• **Task**
Would you retype each record exactly as given?

Stored data
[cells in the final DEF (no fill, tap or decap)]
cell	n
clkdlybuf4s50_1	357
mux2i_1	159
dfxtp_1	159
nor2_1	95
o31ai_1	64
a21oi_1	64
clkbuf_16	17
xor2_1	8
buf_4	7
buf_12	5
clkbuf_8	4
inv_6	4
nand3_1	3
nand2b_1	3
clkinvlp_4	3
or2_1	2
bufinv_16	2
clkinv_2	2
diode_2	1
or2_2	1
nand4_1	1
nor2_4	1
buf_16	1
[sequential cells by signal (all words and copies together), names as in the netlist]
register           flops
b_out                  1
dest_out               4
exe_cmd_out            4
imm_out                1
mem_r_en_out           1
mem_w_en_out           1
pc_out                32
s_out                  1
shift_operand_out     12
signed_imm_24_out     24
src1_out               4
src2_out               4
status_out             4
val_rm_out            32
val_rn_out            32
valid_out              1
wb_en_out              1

• **Answer to this task**
[cells in the final DEF (no fill, tap or decap)]
cell	n
clkdlybuf4s50_1	357
mux2i_1	159
dfxtp_1	159
nor2_1	95
o31ai_1	64
a21oi_1	64
clkbuf_16	17
xor2_1	8
buf_4	7
buf_12	5
clkbuf_8	4
inv_6	4
nand3_1	3
nand2b_1	3
clkinvlp_4	3
or2_1	2
bufinv_16	2
clkinv_2	2
diode_2	1
or2_2	1
nand4_1	1
nor2_4	1
buf_16	1
[sequential cells by signal (all words and copies together), names as in the netlist]
register           flops
b_out                  1
dest_out               4
exe_cmd_out            4
imm_out                1
mem_r_en_out           1
mem_w_en_out           1
pc_out                32
s_out                  1
shift_operand_out     12
signed_imm_24_out     24
src1_out               4
src2_out               4
status_out             4
val_rm_out            32
val_rn_out            32
valid_out              1
wb_en_out              1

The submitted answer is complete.